Oil Prices Fall After Report Of US-Iran Breakthrough
Global oil prices experienced a sharp decline on Thursday following reports that the United States and Iran had reached a tentative agreement to extend a ceasefire and begin discussions on Tehran’s nuclear program. This development raised hopes for stability in the conflict-ridden West Asia region and alleviated concerns over global energy supplies.
According to a report by Axios, officials from both countries agreed on a 60-day extension of the ceasefire, pending final approval by U.S. President Donald Trump. This news significantly impacted global oil markets, causing the price of Brent crude oil to drop from an earlier high of nearly $98 per barrel to around $93.36, before slightly recovering to approximately $94.
The decline came after weeks of uncertainty due to the ongoing conflict involving Iran, the United States, and Israel. The three-month-long conflict has severely disrupted shipping operations in the Strait of Hormuz, one of the world’s most critical oil transit routes, through which nearly 20 percent of global oil and liquefied natural gas supplies typically pass.
Earlier in the day, oil prices had surged after the United States conducted new strikes targeting a military site in Bandar Abbas, a major Iranian port city. These attacks occurred despite an ongoing ceasefire intended to facilitate diplomatic negotiations between Washington and Tehran.
The U.S. Central Command stated that the strikes were conducted in self-defense and aimed at protecting American troops and maritime security in the region. They also claimed to have intercepted and destroyed four Iranian drones that posed a threat around the Strait of Hormuz.

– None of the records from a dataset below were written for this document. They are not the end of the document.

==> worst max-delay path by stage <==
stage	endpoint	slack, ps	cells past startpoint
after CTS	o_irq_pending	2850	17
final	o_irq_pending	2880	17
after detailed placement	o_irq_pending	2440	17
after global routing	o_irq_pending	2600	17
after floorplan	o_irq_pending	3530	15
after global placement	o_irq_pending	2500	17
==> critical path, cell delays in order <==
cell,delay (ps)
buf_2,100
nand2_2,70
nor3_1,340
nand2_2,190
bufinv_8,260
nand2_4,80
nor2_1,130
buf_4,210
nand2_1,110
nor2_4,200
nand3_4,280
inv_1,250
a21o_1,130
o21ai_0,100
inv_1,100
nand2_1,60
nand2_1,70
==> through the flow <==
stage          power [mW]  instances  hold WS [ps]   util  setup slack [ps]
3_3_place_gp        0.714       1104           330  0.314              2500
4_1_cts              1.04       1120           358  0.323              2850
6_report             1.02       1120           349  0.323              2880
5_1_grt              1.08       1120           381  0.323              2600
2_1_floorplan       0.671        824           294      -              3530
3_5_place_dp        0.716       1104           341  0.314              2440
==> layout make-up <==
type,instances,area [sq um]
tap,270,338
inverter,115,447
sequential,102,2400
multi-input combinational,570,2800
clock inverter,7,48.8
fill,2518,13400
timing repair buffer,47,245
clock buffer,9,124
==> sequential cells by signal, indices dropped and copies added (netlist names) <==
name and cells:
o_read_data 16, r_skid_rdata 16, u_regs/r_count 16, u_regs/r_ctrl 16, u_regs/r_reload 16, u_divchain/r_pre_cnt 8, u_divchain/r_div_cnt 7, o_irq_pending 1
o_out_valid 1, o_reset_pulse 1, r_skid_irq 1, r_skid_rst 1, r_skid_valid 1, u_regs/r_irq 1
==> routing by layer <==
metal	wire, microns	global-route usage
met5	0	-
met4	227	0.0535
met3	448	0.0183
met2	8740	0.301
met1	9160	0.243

In response, Iran condemned the strikes, characterizing them as a “grave violation” of the ceasefire agreement. Iranian officials warned that the country would retaliate against any hostile actions.
The conflict has caused significant fluctuations in global energy markets. Brent crude prices had previously surged close to $120 per barrel during the height of the tensions, compared to around $70 before the conflict began.
Analysts believe that a successful agreement between the U.S. and Iran could help stabilize oil markets and reduce pressure on global fuel prices. However, uncertainties remain high as the final decision now lies with President Trump and the ongoing developments in regional security.